Dataset records

# # #

### src/rtl/mul_pow2_mod_pkg.sv
// Shared constants and types for the a*2^k mod CHAR corrector.
// WORD_SIZE / CHAR are the field parameters shared by the whole datapath.
// char_mult(j) returns j*CHAR (j = 0..3) at the 4r reduction width.
package mul_pow2_mod_pkg;
    localparam int                    WORD_SIZE  = 16;
    localparam logic [WORD_SIZE-1:0]  CHAR       = 16'd65521;  // largest 16-bit prime
    localparam int                    KW_DEFAULT = 10;         // holds 2*WORD_SIZE

    typedef enum logic [1:0] {
        ST_IDLE = 2'd0,
        ST_QUAD = 2'd1,
        ST_DBL  = 2'd2,
        ST_FIN  = 2'd3
    } state_e;

    function automatic logic [WORD_SIZE+1:0] char_mult(input int j);
        logic [WORD_SIZE+1:0] m;
        m = {2'b00, CHAR};
        case (j)
            0:       return '0;
            1:       return m;
            2:       return m << 1;
            default: return (m << 1) + m;
        endcase
    endfunction
endpackage

### src/rtl/mul_pow2_mod_if.sv
// Request/response bundle for mul_pow2_mod.
//   master (requester): drives start, a, k; observes ready, busy, done, c.
//   slave  (block)    : the reverse.
interface mul_pow2_mod_if
    import mul_pow2_mod_pkg::*;
#(
    parameter int KW = KW_DEFAULT
);
    logic                 start;
    logic [WORD_SIZE-1:0] a;
    logic [KW-1:0]        k;
    logic                 ready;
    logic                 busy;
    logic                 done;
    logic [WORD_SIZE-1:0] c;

    modport master (output start, a, k, input  ready, busy, done, c);
    modport slave  (input  start, a, k, output ready, busy, done, c);
endinterface

### src/rtl/mul_pow2_mod_mul4_path_unit.sv
// Mul4PathUnit: one candidate of the modular reduction.
//   opnd : shifted working value (4r, or 2r in the doubling step)
//   mult : j*CHAR for this candidate
//   diff : low WORD_SIZE bits of opnd - mult (valid when selected)
//   neg  : 1 when opnd < mult
module mul4_path_unit
    import mul_pow2_mod_pkg::*;
#(
    parameter int W = WORD_SIZE
) (
    input  logic [W+1:0] opnd,
    input  logic [W+1:0] mult,
    output logic [W-1:0] diff,
    output logic         neg
);
    logic [W+2:0] sub;
    logic [1:0]   unused_hi;

    assign sub       = {1'b0, opnd} - {1'b0, mult};
    assign neg       = sub[W+2];
    // A selected candidate is always < CHAR, so the top bits are zero.
    assign diff      = sub[W-1:0];
    assign unused_hi = sub[W+1:W];
endmodule

### src/rtl/mul_pow2_mod.sv
// mul_pow2_mod: computes c = a * 2^k mod CHAR (undoes 2^-k scaling).
// Two doublings per QUAD cycle; an odd k finishes with one DBL cycle.
// Ports: clk, rst (sync, active-high), bus (mul_pow2_mod_if.slave):
//   start/a/k request, ready (IDLE), busy (QUAD/DBL), done pulse, c result.
// Config: define MUL_POW2_ODD_K_EN to honour k[0] (DBL state); otherwise
//   k[0] is ignored and latency is 1 + floor(k/2).
module mul_pow2_mod
    import mul_pow2_mod_pkg::*;
#(
    parameter int KW = KW_DEFAULT
) (
    input  logic            clk,
    input  logic            rst,
    mul_pow2_mod_if.slave   bus
);
    localparam int              W       = WORD_SIZE;
    localparam logic [KW-2:0]   CNT_ONE = 1;

    state_e          state_q, state_d;
    logic [W-1:0]    r_q, r_d;
    logic [W-1:0]    c_q, c_d;
    logic [KW-2:0]   cnt_q, cnt_d;
    logic            done_q, done_d;
    logic            ready_q, ready_d;
    logic            busy_q, busy_d;
`ifdef MUL_POW2_ODD_K_EN
    logic            odd_q, odd_d;
`else
    logic            unused_k0;
    assign unused_k0 = bus.k[0];
`endif

    // Shared reduction: four candidates opnd - j*CHAR evaluated in parallel.
    logic [W+1:0]          opnd;
    logic [3:0]            neg;
    logic [3:0][W-1:0]     diff;
    logic [W-1:0]          red;

`ifdef MUL_POW2_ODD_K_EN
    // DBL reuses the same units on 2r; j=2,3 are then always negative.
    assign opnd = (state_q == ST_DBL) ? {1'b0, r_q, 1'b0} : {r_q, 2'b00};
`else
    assign opnd = {r_q, 2'b00};
`endif

    for (genvar j = 0; j < 4; j++) begin : g_path
        mul4_path_unit #(.W(W)) u_path (
            .opnd (opnd),
            .mult (char_mult(j)),
            .diff (diff[j]),
            .neg  (neg[j])
        );
    end

    // Candidates shrink with j, so the highest non-negative j wins.
    always_comb begin
        red = diff[0];
        if (!neg[1]) red = diff[1];
        if (!neg[2]) red = diff[2];
        if (!neg[3]) red = diff[3];
    end

    always_comb begin
        state_d = state_q;
        r_d     = r_q;
        cnt_d   = cnt_q;
        c_d     = c_q;
        done_d  = 1'b0;
`ifdef MUL_POW2_ODD_K_EN
        odd_d   = odd_q;
`endif
        case (state_q)
            ST_IDLE: begin
                if (bus.start) begin
                    r_d   = bus.a;
                    cnt_d = bus.k[KW-1:1];
`ifdef MUL_POW2_ODD_K_EN
                    odd_d = bus.k[0];
`endif
                    if (bus.k[KW-1:1] != '0) begin
                        state_d = ST_QUAD;
`ifdef MUL_POW2_ODD_K_EN
                    end else if (bus.k[0]) begin
                        state_d = ST_DBL;
`endif
                    end else begin
                        state_d = ST_FIN;
                        c_d     = bus.a;
                        done_d  = 1'b1;
                    end
                end
            end
            ST_QUAD: begin
                r_d   = red;
                cnt_d = cnt_q - CNT_ONE;
                if (cnt_q == CNT_ONE) begin
`ifdef MUL_POW2_ODD_K_EN
                    if (odd_q) begin
                        state_d = ST_DBL;
                    end else begin
                        state_d = ST_FIN;
                        c_d     = red;
                        done_d  = 1'b1;
                    end
`else
                    state_d = ST_FIN;
                    c_d     = red;
                    done_d  = 1'b1;
`endif
                end
            end
`ifdef MUL_POW2_ODD_K_EN
            ST_DBL: begin
                r_d     = red;
                state_d = ST_FIN;
                c_d     = red;
                done_d  = 1'b1;
            end
`endif
            ST_FIN:  state_d = ST_IDLE;
            default: state_d = ST_IDLE;
        endcase
        ready_d = (state_d == ST_IDLE);
        busy_d  = (state_d == ST_QUAD) || (state_d == ST_DBL);
    end

    // c and done are loaded on entry to FIN so c is valid while done is high.
    always_ff @(posedge clk) begin
        if (rst) begin
            state_q <= ST_IDLE;
            r_q     <= '0;
            cnt_q   <= '0;
            c_q     <= '0;
            done_q  <= 1'b0;
            ready_q <= 1'b1;
            busy_q  <= 1'b0;
`ifdef MUL_POW2_ODD_K_EN
            odd_q   <= 1'b0;
`endif
        end else begin
            state_q <= state_d;
            r_q     <= r_d;
            cnt_q   <= cnt_d;
            c_q     <= c_d;
            done_q  <= done_d;
            ready_q <= ready_d;
            busy_q  <= busy_d;
`ifdef MUL_POW2_ODD_K_EN
            odd_q   <= odd_d;
`endif
        end
    end

    assign bus.ready = ready_q;
    assign bus.busy  = busy_q;
    assign bus.done  = done_q;
    assign bus.c     = c_q;
endmodule

### src/flat_wrapper.sv
// flat-port wrapper written by rule: the top's interface ports become plain ports
module mul_pow2_mod_flat import mul_pow2_mod_pkg::*;
#(
    parameter int KW = KW_DEFAULT
)
  (clk, rst, bus_start, bus_a, bus_k, bus_ready, bus_busy, bus_done, bus_c);
  mul_pow2_mod_if #(.KW(KW)) bus_i ();
  input  logic clk;
  input  logic rst;
  input wire logic [$bits(bus_i.start)-1:0] bus_start;
  input wire logic [$bits(bus_i.a)-1:0] bus_a;
  input wire logic [$bits(bus_i.k)-1:0] bus_k;
  output wire logic [$bits(bus_i.ready)-1:0] bus_ready;
  output wire logic [$bits(bus_i.busy)-1:0] bus_busy;
  output wire logic [$bits(bus_i.done)-1:0] bus_done;
  output wire logic [$bits(bus_i.c)-1:0] bus_c;
  assign bus_i.start = bus_start;
  assign bus_i.a = bus_a;
  assign bus_i.k = bus_k;
  assign bus_ready = bus_i.ready;
  assign bus_busy = bus_i.busy;
  assign bus_done = bus_i.done;
  assign bus_c = bus_i.c;
  mul_pow2_mod #(.KW(KW)) u_core (.clk(clk), .rst(rst), .bus(bus_i));
endmodule
### config.mk
export PLATFORM = sky130hd
export DESIGN_NAME = mul_pow2_mod_flat
export DESIGN_NICKNAME = d
export VERILOG_FILES = /design/src/rtl/mul_pow2_mod_pkg.sv /design/src/rtl/mul_pow2_mod_if.sv /design/src/rtl/mul_pow2_mod_mul4_path_unit.sv /design/src/rtl/mul_pow2_mod.sv /design/src/flat_wrapper.sv
export SDC_FILE = /design/constraint.sdc
export NUM_CORES = 1
export LEC_CHECK = 0
export CAP_MARGIN = 20
export CORE_MARGIN = 10
export CORE_UTILIZATION = 55
export DETAILED_ROUTE_END_ITERATION = 12
export PLACE_DENSITY = 0.88
export SLEW_MARGIN = 20
export SYNTH_ARGS = -nofsm -noshare
export SYNTH_HDL_FRONTEND = slang
export SYNTH_HIERARCHICAL = 1
export SYNTH_SLANG_ARGS = --single-unit
### constraint.sdc
create_clock -name clk -period 3.3 [get_ports clk]
set_clock_uncertainty 0.2 [all_clocks]
set_input_delay 0.66 -clock clk [delete_from_list [all_inputs] [get_ports clk]]
set_output_delay 0.66 -clock clk [all_outputs]
set_load 0.05 [all_outputs]
; ---- Word-level counts from Yosys, hierarchy flattened
; Cells that the tools add are included.
[totals]
register_bits = 46
input_bits = 29
output_inout_bits = 19
wordCells = 44
[classes]
add_sub_neg = 4
n_eq_ne = 7
mux = 19
reduce_logical = 7
[ops]
columns = operator, count
row1 = $mux W16, 7
row2 = $pmux W16 S2, 2
row3 = $sub A18 B16 Y19 const B, 1
row4 = $sub A18 B17 Y19 const B, 1
row5 = $sub A18 B18 Y19 const B, 1
row6 = $pmux W9 S2, 1
row7 = $eq A9 B1 Y1 const B, 1
row8 = $mux W9, 1
row9 = $reduce_bool A9 Y1, 1
row10 = $sub A9 B1 Y9 const B, 1
row11 = $mux W2, 3
row12 = $eq A2 B1 Y1 const B, 2
row13 = $logic_not A2 Y1, 2
row14 = $ne A2 B2 Y1 const B, 2
row15 = $pmux W2 S2, 1
row16 = $reduce_and A4 Y1, 1
row17 = $mux W1, 3
row18 = $eq A2 B2 Y1 const B, 1
row19 = $ne A2 B1 Y1 const B, 1
row20 = $pmux W1 S2, 1
row21 = $reduce_and A2 Y1, 1
row22 = $reduce_bool A2 Y1, 1
row23 = $logic_or A1 B1 Y1, 1

; ---- Longest topological paths before layout
[logic_depth]
ltp_word = 6
ltp_mapped = 16
depth_no_buf = 14

; ---- Hierarchy
; The synthesis kept the hierarchy.
[modules_own_cells]
columns = module, instances, cells_each, area_per_inst_um2, seq_area_each_um2
row1 = mul4_path_unit at u_core.g_path[1].u_path ..., 3, 127, 868.3, 0.0
row2 = mul_pow2_mod, 1, 302, 2573.7, 920.9
row3 = mul4_path_unit at u_core.g_path[0].u_path, 1, 128, 878.3, 0.0

; ---- Least setup slack after synthesis
; Ideal clock, no wire load.
[synth_path]
path_type = flip-flop to flip-flop
start = reg u_core.r_q[1]
end = reg u_core.c_q[0] (netlist: u_core/bus.c[0])
setup_time_ns = 0.124
t_arrival_ns = 2.783
required_ns = 2.976
setup_slack_ns = 0.194
path_stages_with_launch = 14
n_path_buf = 2
synth_period_minus_slack_ns = 3.106
path_cell_list = dfxtp_1 > ha_1 > o21ai_0 > nor2_1 > o31a_1 > a211oi_2 > nand2_1 > a31oi_1 > clkbuf_1 > buf_2 > mux2i_1 > nor2_1 > o221ai_1 > mux2i_1
[synth_via]
elab_chain_len = 6
word_cells_on_any_way = 8
classes_between = 3 x add/sub / 5 x mux
[synth_rtl]
columns = item, line
row1 = from (decl), mul_pow2_mod.sv:20  ; logic [W-1:0] r_q, r_d;
row2 = from (signal assigned), mul_pow2_mod.sv:142  ; r_q <= r_d;
row3 = $sub A18 B16 Y19, mul_pow2_mod_mul4_path_unit.sv:19  ; assign sub = {1'b0, opnd} - {1'b0, mult};
row4 = via u_core.neg[1], mul_pow2_mod.sv:35  ; logic [3:0] neg;
row5 = $mux W16, mul_pow2_mod.sv:58  ; if (!neg[1]) red = diff[1];
row6 = $mux W16, mul_pow2_mod.sv:59  ; if (!neg[2]) red = diff[2];
row7 = $mux W16, mul_pow2_mod.sv:60  ; if (!neg[3]) red = diff[3];
row8 = $mux W16, mul_pow2_mod.sv:96  ; if (cnt_q == CNT_ONE) begin
row9 = $pmux W16 S2, mul_pow2_mod.sv:72  ; case (state_q)
row10 = to (signal assigned), mul_pow2_mod.sv:133  ; c_q <= '0;
row11 = to (signal assigned), mul_pow2_mod.sv:144  ; c_q <= c_d;
row12 = to (decl), mul_pow2_mod.sv:21  ; logic [W-1:0] c_q, c_d;
; The timed path passes the listed nets, and every way through them passes these cells. The select of a mux whose other input is x is not followed.
; A chain may end at the register's enable or synchronous reset.

; ---- Worst setup path in the final report
[layout_path]
start = reg u_core.r_q[2]
end = reg u_core.c_q[3] (netlist: u_core/bus.c[3])
[layout_via]
word_cells_on_any_way = 8
classes_between = 3 x add/sub / 5 x mux
[layout_rtl]
columns = item, line
row1 = $sub A18 B17 Y19, mul_pow2_mod_mul4_path_unit.sv:19
row2 = via u_core.neg[2], mul_pow2_mod.sv:35
row3 = $mux W16, mul_pow2_mod.sv:59
row4 = $mux W16, mul_pow2_mod.sv:60
row5 = $mux W16, mul_pow2_mod.sv:96
row6 = $pmux W16 S2, mul_pow2_mod.sv:72
; The timed path passes the listed nets, and every way through them passes these cells. The select of a mux whose other input is x is not followed.

==> out/metrics.yaml <==
multi_input_area_sq_mm: 0.00488
cts_tree: "built"
syn_area_sq_mm: 0.00599
syn_to_final_growth_pct: 19.1
slew_viol_final: 0
outcome: "completed"
numClockSinks: 46
grt_pass1_vias: 5831
drive_gt1_frac: 0.0667
antenna_found_initial: 0
dp.cells: 1059
cp.depth: 12
via_count: 6152
clockRootBuffer: "clkbuf_8"
worst-path-buf-inv: 1
worstSetupPathType: "register to register"
routed_wl_mm: 16.1
overflow: 0
mostFrequentLayoutCells: "inv_1, conb_1, nand2_1, ha_1, a21oi_1"
crit_path_max_incr_delay_ps: 500
final_common_cell: "inv_1"
cap_viol_max_count: 0
synth.avg_cell_area_sq_um: 7.46
r2r_cells: 12
max-vdd-ir-drop_v: 0.000248
synth_cells: 803
grt_first_pass_wirelength_mm: 26.8
hold_ws_ps: 262
routedWlPerCell_um: 15.1
min_period_over_period: 0.964
worstHoldPathType: "register to register"
finalPower_w: 0.00267
setup_slack_ps: 120
cp-start-kind: "register"
crit-reg2reg-launch: "u_core/r_q[2]"
grt_max_degree: 38
crit_end: "u_core/bus.c[3]"
htree_num_levels: 2
timing.fmax_ghz: 0.314
num_rows: 38
cpLargestDelayFamily: "compound AO/OA/AOI/OAI gates"
diodes: 0
dr.pass1.iters: 6
max_slew_margin: 0.338
place_area_sq_mm: 0.00695
drt_iter0_drc: 518
final_area_sq_mm: 0.00714
ctsHoldBuffers: 0
port-buffer-count: 46
stdcell_count: 1070
io_pins: 48
crit_required_ps: 3290
worstSetupEndpointType: "register"
gp_congestion: 0.996
die_w_um: 124
die_h_um: 124
arrival_ps: 3170
fillers: 901
synth_warnings: 6
drc: 0
cp_cell_sequence: "ha_1 > o21ai_0 > nor2_1 > o31a_1 > a211oi_2 > nand2_1 > a31oi_4 > nor2b_4 > buf_6 > a221o_1 > o221ai_1 > mux2i_1"
crit_fanout: 8
die_area_sq_mm: 0.0155
clk_pin_slew_worst_paths_ps: 90
coreArea_sq_mm: 0.0107
regArea_sq_um: 923
grt_usage: 0.195
critPathLaunch: "u_core/r_q[2]"
reg2reg_to: "u_core/bus.c[3]"
nets: 1035
cts_buffer_depth: 2
dp_slack_ps: 170
ant_nets: 0
drt-vias-per-instance: 5.75
cellLeakagePower_nw: 3.67
powerDensity_mw_per_mm2: 374
fin_crit_ps: 3180
hold_viol: 0
setup_viol_count_final: 0
critPathSlowestCell: "dfxtp_1"
start_util: 0.558
tightest_slew_ps: 993
rrSetupSlack_ps: 120
cts_buffers: 5
place_hpwl_mm: 12.4
clk_latency_ps: 300
-- layout make-up --
cell class | instances | area share
timing repair buffer | 66 | 0.0901
inverter | 108 | 0.0568
clock inverter | 3 | 0.00631
tap | 140 | 0.0245
sequential | 46 | 0.129
multi-input combinational | 702 | 0.683
clock buffer | 5 | 0.00964
-- state kept, by name (all words and copies together), names as in the netlist --
| signal | count |
|---|---|
| u_core/r_q | 16 |
| u_core/bus.ready | 1 |
| u_core/state_q | 2 |
| u_core/bus.done | 1 |
| u_core/bus.c | 16 |
| u_core/bus.busy | 1 |
| u_core/cnt_q | 9 |
-- worst min-delay path, stage by stage, from the launching register on --
cell     delay (ps)
dfxtp_1         320
nand2_1          50
mux2i_1          50
-- per-layer routing --
layer  share of wire  routed length [um]  vias up  track usage
met4           0.038                 617        0       0.0761
met5               0                   0        -            0
met1            0.43                6920     2790        0.236
li1                -                   -     3046            -
met3           0.069                1110       52       0.0340
met2            0.46                7490      264        0.334
-- how the worst min path moves through the flow --
stage	startpoint	end	slack [ps]	cells after the start
floorplan	u_core/cnt_q[7]	u_core/cnt_q[7]	260	2
global placement	u_core/bus.c[6]	u_core/bus.c[6]	240	2
detailed placement	u_core/bus.c[0]	u_core/bus.c[0]	250	2
CTS	u_core/bus.c[0]	u_core/bus.c[0]	270	2
global route	u_core/bus.c[1]	u_core/bus.c[1]	300	2
finish	u_core/bus.c[0]	u_core/bus.c[0]	260	2
-- power breakdown --
part	internal, W	switching [W]	total [W]	leakage, nW
clock network	0.000226	0.000210	0.000435	0.0504
logic	0.000661	0.000908	0.00157	3.24
registers	0.000599	0.0000635	0.000662	0.378
total	0.00149	0.00118	0.00267	3.67
-- per-stage QoR --
step	utilization	TNS (ps)
floorplan	-	0
global placement	0.646	0
detailed placement	0.646	0
CTS	0.657	0
global route	0.664	-83.5
finish	0.664	0
-- what timing repair did --
item                                    CTS  global route
buffers inserted                          0             2
resized for setup                         0            14
hold endpoints to repair                  0             0
endpoints found under the setup margin    0            31
Note: power is estimated with default switching activity, not from simulation.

# # #

WHAT YOU WILL DO
Please copy the lines in the records above between the one holding "stdcell_count: 1070" and the one holding "coreArea_sq_mm: 0.0107", inclusive, exactly and with no other line.

PROBLEM SOLUTION
stdcell_count: 1070
io_pins: 48
crit_required_ps: 3290
worstSetupEndpointType: "register"
gp_congestion: 0.996
die_w_um: 124
die_h_um: 124
arrival_ps: 3170
fillers: 901
synth_warnings: 6
drc: 0
cp_cell_sequence: "ha_1 > o21ai_0 > nor2_1 > o31a_1 > a211oi_2 > nand2_1 > a31oi_4 > nor2b_4 > buf_6 > a221o_1 > o221ai_1 > mux2i_1"
crit_fanout: 8
die_area_sq_mm: 0.0155
clk_pin_slew_worst_paths_ps: 90
coreArea_sq_mm: 0.0107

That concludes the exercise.